吉林大学学报(医学版) ›› 2021, Vol. 47 ›› Issue (5): 1099-1107.doi: 10.13481/j.1671-587X.20210504

• 基础研究 • 上一篇    下一篇

miR-762通过靶向调控NCOR1表达对人舌鳞状细胞癌细胞增殖和凋亡的影响

唐乃高,郑根建()   

  1. 海南医学院第一附属医院口腔科, 海南 海口 570100
  • 收稿日期:2021-01-22 出版日期:2021-09-28 发布日期:2021-10-26
  • 通讯作者: 郑根建 E-mail:hbwsl730@163.com
  • 作者简介:唐乃高(1983-),男,海南省儋州市人,主治医师,主要从事口腔疾病防治方面的研究。
  • 基金资助:
    国家自然科学基金项目(81760196)

Effects of miR-762 on proliferation and apoptosis of human tongue squamous cell carcinoma cells by targeting NCOR1 expression

Naigao TANG,Genjian ZHENG()   

  1. Department of Stomatology,First Affiliated Hospital,Hainan Medical College,Haikou 570100 China
  • Received:2021-01-22 Online:2021-09-28 Published:2021-10-26
  • Contact: Genjian ZHENG E-mail:hbwsl730@163.com

摘要: 目的

探讨miR-762与核受体辅助抑制因子1(NCOR1)的靶向关系及其对人舌鳞状细胞癌(TSCC)细胞增殖和凋亡的影响,为TSCC临床诊断和治疗提供新的分子标志物和靶点。

方法

采用实时荧光定量PCR(RT-qPCR)法检测48例TSCC患者癌组织及其癌旁正常组织中miR-762和NCOR1 mRNA表达水平,并通过Pearson相关分析法分析两者表达的相关性。
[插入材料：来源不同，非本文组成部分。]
--- src/hdl/input_combo_remapper_core_assert.svh ---
// assertion macros for the combo remapper
`ifndef INPUT_COMBO_REMAPPER_CORE_ASSERT_SVH
`define INPUT_COMBO_REMAPPER_CORE_ASSERT_SVH

// implication checked on every clock edge outside reset
`define ICR_ASSERT_IMP(label, clk, rst, ante, cons) \
   label: assert property (@(posedge clk) disable iff (rst) (ante) |-> (cons)) \
      else $error("assertion failed");

// next-cycle implication outside reset
`define ICR_ASSERT_NEXT(label, clk, rst, ante, cons) \
   label: assert property (@(posedge clk) disable iff (rst) (ante) |=> (cons)) \
      else $error("assertion failed");

`endif

--- src/hdl/icr_pkg.sv ---
// ----------------------------------------------------------------------------
// icr_pkg
// types and constants shared by the combo remapper files
// ----------------------------------------------------------------------------
package icr_pkg;

   localparam int RulesDefault       = 8;
   localparam int KeysPerRuleDefault = 4;
   localparam int HeadWidth          = 49;
   localparam int WordWidth          = 64;

   localparam logic [2:0] ActKey     = 3'd0;
   localparam logic [2:0] ActApply   = 3'd1;
   localparam logic [2:0] ActHead    = 3'd2;
   localparam logic [2:0] ActKeys    = 3'd3;
   localparam logic [2:0] ActDisable = 3'd4;

   localparam logic KindAck   = 1'b0;
   localparam logic KindFrame = 1'b1;

   typedef struct packed {
      logic [2:0]  action;
      logic [7:0]  key_usage;
      logic        key_down;
      logic [7:0]  modifiers;
      logic [15:0] mouse_buttons;
      logic [3:0]  slot;
      logic [63:0] rule_word;
   } req_type;

   typedef struct packed {
      logic        kind;
      logic        status;
      logic [1:0]  word_index;
      logic [63:0] key_bits;
      logic [7:0]  out_modifiers;
      logic [15:0] out_mouse_buttons;
      logic        last;
   } rsp_type;

endpackage

--- src/hdl/icr_ram.sv ---
// ----------------------------------------------------------------------------
// icr_ram
// generic single-port-write ram with one registered read port
// ----------------------------------------------------------------------------
module icr_ram #(
   parameter int Width = 64,
   parameter int Depth = 8
) (
   input  logic                                             clock,
   input  logic                                             wr_en,
   input  logic [((Depth > 1) ? $clog2(Depth) : 1)-1:0]     wr_addr,
   input  logic [Width-1:0]                                 wr_data,
   input  logic [((Depth > 1) ? $clog2(Depth) : 1)-1:0]     rd_addr,
   output logic [Width-1:0]                                 rd_data
);
   logic [Width-1:0] mem [Depth];

   always_ff @(posedge clock) begin
      if (wr_en) begin
         mem[wr_addr] <= wr_data;
      end
      rd_data <= mem[rd_addr];
   end
endmodule

--- src/hdl/input_combo_remapper_core.sv ---
// ----------------------------------------------------------------------------
// input_combo_remapper_core
// key bitmap and combo rule table; apply walks the rules and emits four words
// ----------------------------------------------------------------------------
// channel | ports             | handshake
// req     | req_payload       | start & !busy
// rsp     | rsp_payload       | rsp_valid, one cycle, no stall
// sequencing: the ack of a rule write/disable comes in the next cycle; apply
//   does one rule read and one evaluate step per rule from the rule memories,
//   then four frame words on consecutive cycles.
// reset: rule enable bits, key valid bits, bitmap and control cleared at once;
//   a disabled rule is never matched and an unwritten key entry reads as zero.
// stalls: busy holds new transactions off while an apply or an ack runs.
module input_combo_remapper_core #(
   parameter int Rules       = icr_pkg::RulesDefault,
   parameter int KeysPerRule = icr_pkg::KeysPerRuleDefault
) (
   input  logic             clock,
   input  logic             reset,
   input  logic             start,
   input  icr_pkg::req_type req_payload,
   output logic             busy,
   output logic             rsp_valid,
   output icr_pkg::rsp_type rsp_payload
);
   localparam int AW = (Rules > 1) ? $clog2(Rules) : 1;

   typedef enum logic [2:0] {S_IDLE, S_READ, S_EVAL, S_EMIT} state_type;

   state_type   state_ff;
   logic [AW:0] cursor_ff;
   logic [1:0]  word_ff;
   logic [Rules-1:0] enabled_ff;
   logic [Rules-1:0] kvalid_ff;
   logic [63:0] pressed_ff [4];
   logic [63:0] frame_ff [4];
   logic [7:0]  fmods_ff, amods_ff;
   logic [15:0] fbtns_ff, abtns_ff;
   logic        rsp_valid_ff;
   icr_pkg::rsp_type rsp_ff;

   logic        accept;
   logic        slot_ok;
   logic [AW-1:0] waddr;
   logic        head_we, keys_we;
   logic [icr_pkg::HeadWidth-1:0] head_wd, head_rd;
   logic [63:0] keys_wd, keys_rd, keys_use;
   logic [AW-1:0] raddr;

   assign accept  = start && !busy;
   assign slot_ok = {1'b0, req_payload.slot} < 5'(Rules);
   assign waddr   = AW'(req_payload.slot);
   assign head_we = accept && slot_ok &&
                    (req_payload.action == icr_pkg::ActHead ||
                     req_payload.action == icr_pkg::ActDisable);
   assign keys_we = accept && slot_ok &&
                    (req_payload.action == icr_pkg::ActKeys ||
                     req_payload.action == icr_pkg::ActDisable);
   assign head_wd = (req_payload.action == icr_pkg::ActHead) ?
                    req_payload.rule_word[icr_pkg::HeadWidth-1:0] : '0;
   assign keys_wd = (req_payload.action == icr_pkg::ActKeys) ?
                    req_payload.rule_word : '0;
   assign raddr   = cursor_ff[AW-1:0];
   // key entries never written since reset count as all zero
   assign keys_use = kvalid_ff[raddr] ? keys_rd : '0;

   icr_ram #(.Width(icr_pkg::HeadWidth), .Depth(Rules)) u_heads (
      .clock, .wr_en(head_we), .wr_addr(waddr), .wr_data(head_wd),
      .rd_addr(raddr), .rd_data(head_rd));
   icr_ram #(.Width(64), .Depth(Rules)) u_keys (
      .clock, .wr_en(keys_we), .wr_addr(waddr), .wr_data(keys_wd),
      .rd_addr(raddr), .rd_data(keys_rd));

   // match test and frame update for the rule just read
   logic        hit;
   logic [63:0] frame_in [4];
   logic [7:0]  fmods_in;
   logic [15:0] fbtns_in;
   always_comb begin
      logic [7:0] u;
      hit = enabled_ff[raddr] &&
            ((amods_ff & head_rd[7:0]) == head_rd[7:0]) &&
            ((abtns_ff & head_rd[23:8]) == head_rd[23:8]);
      for (int i = 0; i < KeysPerRule; i++) begin
         u = keys_use[8*i +: 8];
         if (u != 8'd0 && !pressed_ff[u[7:6]][u[5:0]]) hit = 1'b0;
      end
      frame_in = frame_ff;
      fmods_in = fmods_ff;
      fbtns_in = fbtns_ff;
      if (hit) begin
         if (head_rd[48]) begin
            fmods_in = fmods_in & ~head_rd[7:0];
            fbtns_in = fbtns_in & ~head_rd[23:8];
            for (int i = 0; i < KeysPerRule; i++) begin
               u = keys_use[8*i +: 8];
               if (u != 8'd0) frame_in[u[7:6]][u[5:0]] = 1'b0;
            end
         end
         fmods_in = fmods_in | head_rd[31:24];
         fbtns_in = fbtns_in | head_rd[47:32];
         for (int i = 0; i < KeysPerRule; i++) begin
            u = keys_use[32 + 8*i +: 8];
            if (u != 8'd0) frame_in[u[7:6]][u[5:0]] = 1'b1;
         end
      end
   end

   always_ff @(posedge clock) begin
      if (reset) begin
         state_ff     <= S_IDLE;
         cursor_ff    <= '0;
         word_ff      <= '0;
         enabled_ff   <= '0;
         kvalid_ff    <= '0;
         rsp_valid_ff <= 1'b0;
         fmods_ff     <= '0;
         fbtns_ff     <= '0;
         for (int i = 0; i < 4; i++) begin
            pressed_ff[i] <= '0;
            frame_ff[i]   <= '0;
         end
      end else begin
         rsp_valid_ff <= 1'b0;
         unique case (state_ff)
            S_IDLE: begin
               if (accept) begin
                  unique case (req_payload.action)
                     icr_pkg::ActKey: begin
                        pressed_ff[req_payload.key_usage[7:6]]
                                  [req_payload.key_usage[5:0]] <= req_payload.key_down;
                     end
                     icr_pkg::ActApply: begin
                        frame_ff  <= pressed_ff;
                        fmods_ff  <= req_payload.modifiers;
                        fbtns_ff  <= req_payload.mouse_buttons;
                        amods_ff  <= req_payload.modifiers;
                        abtns_ff  <= req_payload.mouse_buttons;
                        cursor_ff <= '0;
                        state_ff  <= S_READ;
                     end
                     icr_pkg::ActHead, icr_pkg::ActKeys, icr_pkg::ActDisable: begin
                        if (slot_ok) begin
                           if (req_payload.action == icr_pkg::ActHead)
                              enabled_ff[waddr] <= 1'b1;
                           else if (req_payload.action == icr_pkg::ActDisable)
                              enabled_ff[waddr] <= 1'b0;
                           if (req_payload.action != icr_pkg::ActHead)
                              kvalid_ff[waddr] <= 1'b1;
                        end
                        rsp_valid_ff             <= 1'b1;
                        rsp_ff.kind              <= icr_pkg::KindAck;
                        rsp_ff.status            <= !slot_ok;
                        rsp_ff.word_index        <= '0;
                        rsp_ff.key_bits          <= '0;
                        rsp_ff.out_modifiers     <= '0;
                        rsp_ff.out_mouse_buttons <= '0;
                        rsp_ff.last              <= 1'b1;
                     end
                     default: ;
                  endcase
               end
            end
            S_READ: state_ff <= S_EVAL;
            S_EVAL: begin
               frame_ff <= frame_in;
               fmods_ff <= fmods_in;
               fbtns_ff <= fbtns_in;
               if (cursor_ff == (AW+1)'(Rules - 1)) begin
                  cursor_ff <= '0;
                  word_ff   <= '0;
                  state_ff  <= S_EMIT;
               end else begin
                  cursor_ff <= cursor_ff + 1'b1;
                  state_ff  <= S_READ;
               end
            end
            S_EMIT: begin
               rsp_valid_ff             <= 1'b1;
               rsp_ff.kind              <= icr_pkg::KindFrame;
               rsp_ff.status            <= 1'b0;
               rsp_ff.word_index        <= word_ff;
               rsp_ff.key_bits          <= frame_ff[word_ff];
               rsp_ff.out_modifiers     <= fmods_ff;
               rsp_ff.out_mouse_buttons <= fbtns_ff;
               rsp_ff.last              <= (word_ff == 2'd3);
               word_ff                  <= word_ff + 2'd1;
               if (word_ff == 2'd3) state_ff <= S_IDLE;
            end
            default: state_ff <= S_IDLE;
         endcase
      end
   end

   assign busy        = (state_ff != S_IDLE) || rsp_valid_ff;
   assign rsp_valid   = rsp_valid_ff;
   assign rsp_payload = rsp_ff;

`include "input_combo_remapper_core_assert.svh"
   `ICR_ASSERT_IMP(a_last_frame, clock, reset,
      rsp_valid && rsp_payload.kind == icr_pkg::KindFrame,
      rsp_payload.last == (rsp_payload.word_index == 2'd3))
   `ICR_ASSERT_NEXT(a_ack_follows, clock, reset,
      accept && (req_payload.action == icr_pkg::ActHead ||
                 req_payload.action == icr_pkg::ActKeys ||
                 req_payload.action == icr_pkg::ActDisable),
      rsp_valid && rsp_payload.kind == icr_pkg::KindAck)
   `ICR_ASSERT_IMP(a_busy_when_valid, clock, reset, rsp_valid, busy)
endmodule
--- config.mk ---
export PLATFORM = sky130hd
export DESIGN_NAME = input_combo_remapper_core
export DESIGN_NICKNAME = d
export VERILOG_FILES = /design/src/hdl/icr_pkg.sv /design/src/hdl/icr_ram.sv /design/src/hdl/input_combo_remapper_core.sv
export VERILOG_INCLUDE_DIRS = /design/src /design/src/hdl
export SDC_FILE = /design/constraint.sdc
export NUM_CORES = 2
export LEC_CHECK = 0
export BUFFER_PORTS_ARGS = -buffer_cell sky130_fd_sc_hd__buf_2
export CAP_MARGIN = 40
export CORE_ASPECT_RATIO = 0.75
export CORE_UTILIZATION = 35
export DETAILED_ROUTE_END_ITERATION = 12
export HOLD_SLACK_MARGIN = 0.03
export MAX_ROUTING_LAYER = met4
export SKIP_CTS_REPAIR_TIMING = 1
export SYNTH_ARGS = -nofsm -noshare
export SYNTH_HDL_FRONTEND = slang
export SYNTH_SLANG_ARGS = --single-unit
--- constraint.sdc ---
create_clock -name clock -period 6.9 [get_ports clock]
set_clock_uncertainty 0.2 [all_clocks]
set_input_delay 0.69 -clock clock [delete_from_list [all_inputs] [get_ports clock]]
set_output_delay 0.69 -clock clock [all_outputs]
set_load 0.05 [all_outputs]
==> impl_metrics.json <==
{
  "wl_per_cell_um": 44.88,
  "reg2reg_from": "cursor_ff[0]$_SDFFE_PP0P_",
  "die_x_um": 598.2,
  "cp-end-kind": "register",
  "p_switching_mw": 6.359,
  "synth-seq-cells": 1695,
  "core_mm2": 0.2641,
  "regToRegSetupSlack_ps": 740,
  "instances_no_fill": 12910,
  "hold_path.class": "primary input to register",
  "drive_gt1_frac": 0.2025,
  "antenna_found_initial": 82,
  "synth_compound_area_frac": 0.1874,
  "start_util": 0.3532,
  "p_leak_nw": 33.49,
  "power_density_mw_per_mm2": 222.1,
  "crit_path_start": "cursor_ff[0]$_SDFFE_PP0P_",
  "area_growth_pct": 14.90,
  "power_frac_clock": 0.429,
  "period_share": 0.8925,
  "final_common_cell": "edfxtp_1",
  "clk_latency_ps": 930,
  "crit_end": "frame_ff[109]$_SDFFE_PP0P_",
  "cts_root_buf": "clkbuf_16",
  "drv_cap": 0,
  "portBuffers": 201,
  "nets": 9245,
  "yosysWarnings": 0,
  "synthSimpleGateAreaFrac": 0.1442,
  "synth_edf_count": 1021,
  "cp.required_ps": 7450,
  "cts_buffer_depth": 4,
  "dp_hpwl_um": 416700,
  "final_util": 0.4059,
  "dieArea_mm2": 0.2686,
  "cts_tree": "built",
  "grt_pass1_vias": 82820,
  "yosysSeqAreaShare": 0.4733,
  "syn_nets": 9195,
  "clk_pin_slew_worst_paths_ps": 60,
  "worstRegToRegCells": 14,
  "startpoint_type": "register",
  "syn_area_mm2": 0.09329,
  "synth-xor-area-share": 0.00009388,
  "ir_worst_vdd_uv": 219.1,
  "hold_ws_ps": 45.75,
  "slew_headroom": 0.2589,
  "numCtsBuffers": 181,
  "cts.sinks": 1695,
  "report.final.hold_viol_count": 0,
  "swShare": 0.2671,
  "grt_max_degree": 175,
  "combPwrFrac": 0.111,
  "grt_overflow_total": 0,
  "synthDistinctLibCells": 90,
  "rsz0062_at_grt": "no",
  "status": "finished clean",
  "final_cell_mix": "edfxtp_1 (1,021), nand2_1 (791), nor2_1 (687), dfxtp_1 (652), o21ai_0 (509)",
  "synth-main-ff-cell": "edfxtp_1",
  "slew_violations": 0,
  "place_inst": 12460,
  "ant_nets": 0,
  "tightest_slew_ps": 1112,
  "io_pins": 202,
  "pwr-share-seq": 0.460,
  "die_h_um": 449.1,
  "finalSetupTns_ps": 0,
  "clock.fmax_mhz": 162.4,
  "worst_ep_arrival_time_ps": 6710,
  "viasPerCell": 7.058,
  "rows": 163,
  "synthAdderAreaFrac": 0.0006706,
  "htree_levels": 4,
  "drt-total-wl_um": 579300,
  "gp_congestion": 1.096,
  "syn_area_per_cell_um2": 10.27,
  "setup_violations": 0,
  "drt_iter0_drc": 17250,
  "async_flop_share": 0,
  "synth.area.mux_share": 0.1522,
  "p_int_mw": 17.45,
  "synthCells": 9083,
  "crit_fanout": 57,
  "worstSetupPathType": "register to register",
  "grt_pass1_wl_um": 763200,
  "hold_depth": 2,
  "vias": 91110,
  "worstReg2RegEnd": "frame_ff[109]$_SDFFE_PP0P_",
  "first_pass_iters": 12,
  "period_needed_ps": 6159,
  "grt_usage": 0.4286,
  "route.detailed.drc": 0,
  "synth_top_family_by_area": "compound AO/OA/AOI/OAI gates"
}
-- worst max-delay path: stages (launching register included) --
cell      delay [ps]
dfxtp_4          370
mux2_4           240
o22a_2           450
buf_4            380
nand3_1          690
nor3_1           450
a211oi_1          90
o32ai_1          830
o31ai_1          300
o32ai_1          500
a31oi_1          140
a311o_2          470
buf_12           210
buf_12           250
mux2_2           340
-- synth_stat cells (all sizes together), types with 69 or more instances --
| library cell | number | area [um2] |
|---|---|---|
| o211ai | 145 | 1089 |
| and2 | 217 | 1358 |
| edfxtp | 1021 | 30660 |
| nor2b | 92 | 575.6 |
| o21ai | 521 | 2608 |
| nor2 | 714 | 2685 |
| o22ai | 455 | 2867 |
| nand4 | 100 | 625.6 |
| dfxtp | 674 | 13490 |
| o32ai | 74 | 648.1 |
| a21oi | 485 | 2427 |
| nand2 | 800 | 3005 |
| a211oi | 69 | 518.0 |
| clkbuf | 643 | 2415 |
| mux4 | 352 | 7928 |
| mux2i | 254 | 2542 |
| nor3 | 211 | 1072 |
| nand3 | 462 | 2362 |
| o31ai | 100 | 750.7 |
| buf | 251 | 1281 |
| a22oi | 250 | 1877 |
| o221ai | 73 | 639.4 |
| mux2 | 329 | 3731 |
| a221oi | 135 | 1182 |
| a221o | 70 | 700.7 |
-- final cells by class --
| class | count | area, um2 |
|---|---|---|
| fill | 25330 | 156900 |
| clock buffer | 241 | 5046 |
| multi-input combinational | 6430 | 45700 |
| antenna | 87 | 217.7 |
| tap | 3547 | 4438 |
| clock inverter | 84 | 999.7 |
| timing repair buffer | 761 | 6347 |
| sequential | 1695 | 44200 |
| inverter | 64 | 247.7 |
-- metal layers --
| layer | up-vias | share of wire | GRT usage |
|---|---|---|---|
| li1 | 35360 | - | - |
| met1 | 45940 | 0.40 | 0.5659 |
| met2 | 8073 | 0.38 | 0.5400 |
| met3 | 1732 | 0.15 | 0.1771 |
| met4 | 0 | 0.070 | 0.2463 |
| met5 | - | 0 | - |
-- power groups by stage --
stage / registers [mW] / logic [mW] / clock network (mW)
global route: 10.9 / 2.71 / 10.7
finish: 10.9 / 2.64 / 10.2
global placement: 11.2 / 2.45 / 0
floorplan: 11.2 / 1.42 / 0
CTS: 10.9 / 2.52 / 10.3
detailed placement: 11.2 / 2.51 / 0
-- cells by family (layout without fill, tap and decap cells) --
family          Yosys count  after routing
compound gates         2627           2627
xor+xnor                  1              1
fa+ha+maj                 5              5
buf+inv                 958           1150
flops                  1695           1695
mux                     935            935
other cells               0             87
simple gates           2862           2862
-- state kept, by name (all words and copies together) (netlist names), 2 cells and up, named ones only --
name             flops
u_keys.mem         512
u_heads.mem        392
frame_ff           256
pressed_ff         256
rsp_payload         93
u_keys.rd_data      64
u_heads.rd_data     49
abtns_ff            16
fbtns_ff            16
amods_ff             8
fmods_ff             8
kvalid_ff            8
cursor_ff            4
state_ff             2
word_ff              2
-- worst min path at each step --
| stage | from | endpoint | slack [ps] |
|---|---|---|---|
| after global routing | req_payload[63] | u_keys.mem[0][63]$_DFFE_PP_ | 70 |
| after floorplan | kvalid_ff[3]$_SDFFE_PP0P_ | kvalid_ff[3]$_SDFFE_PP0P_ | 230 |
| final | req_payload[2] | u_heads.mem[3][2]$_DFFE_PP_ | 50 |
| after CTS | req_payload[71] | abtns_ff[3]$_DFFE_PP_ | -280 |
| after detailed placement | kvalid_ff[5]$_SDFFE_PP0P_ | kvalid_ff[5]$_SDFFE_PP0P_ | 260 |
| after global placement | kvalid_ff[5]$_SDFFE_PP0P_ | kvalid_ff[5]$_SDFFE_PP0P_ | 250 |
-- metrics by stage --
| stage | total power [mW] | area [um2] | setup WS, ps |
|---|---|---|---|
| 2_1_floorplan | 12.61 | 93290 | 415.4 |
| 3_3_place_gp | 13.61 | 99190 | 1086 |
| 3_5_place_dp | 13.67 | 100600 | 1171 |
| 4_1_cts | 23.77 | 106600 | 1091 |
| 5_1_grt | 24.35 | 107100 | 794.8 |
| 6_report | 23.80 | 107200 | 741.5 |
Power figures use the tool's default switching activity.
采用RT-qPCR法和Western blotting法检测人正常舌上皮细胞Hacat及人TSCC细胞(Tca-8113、CAL-27、SCC-15和SCC-9)中miR-762和NCOR1 mRNA及蛋白表达水平。将miR-762 inhibitor 或si-NCOR1分别或同时转染至CAL-27细胞中,实验分为空白对照组、inhibitor-NC组、miR-762 inhibitor组、si-NC组、si-NCOR1组和miR-762 inhibitor+si-NCOR1组,采用RT-qPCR法检测CAL-27细胞中miR-762和NCOR1 mRNA表达水平,MTT法检测各组细胞增殖活性,EdU法检测各组EdU染色阳性细胞率,流式细胞术检测各组细胞凋亡率,Western blotting法检测各组细胞中NCOR1、活化半胱氨酸天冬氨酸蛋白酶3(cleaved-Caspase-3)、B细胞淋巴瘤2(Bcl-2)和Bcl-2相关X蛋白(Bax)表达水平,荧光素酶报告实验验证miR-762与NCOR1的靶向调控关系。

结果

与癌旁正常组织和正常上皮细胞Hacat比较,TSCC组织和TSCC细胞中miR-762表达水平明显升高(P<0.01),而NCOR1 mRNA表达水平明显降低(P<0.01),且在TSCC组织中miR-762与NCOR1 mRNA表达水平呈负相关关系(r=-0.711,P=0.003)。荧光素酶报告实验证实NCOR1是miR-762的靶基因。与空白对照组和inhibitor-NC组比较,miR-762 inhibitor组细胞增殖活性、EdU阳性细胞率和细胞中Bcl-2蛋白表达水平明显降低(P<0.01),细胞凋亡率和细胞中cleaved-Caspase-3及Bax蛋白表达水平明显升高(P<0.01);与miR-762 inhibitor组比较,miR-762 inhibitor+si-NCOR1组细胞增殖活性、EdU阳性细胞率和细胞中Bcl-2蛋白表达水平明显升高(P<0.01),细胞凋亡率和细胞中cleaved-Caspase-3及Bax蛋白表达水平明显降低(P<0.01)。

结论

抑制miR-762表达能通过靶向上调NCOR1表达抑制TSCC细胞的增殖,并促进细胞凋亡。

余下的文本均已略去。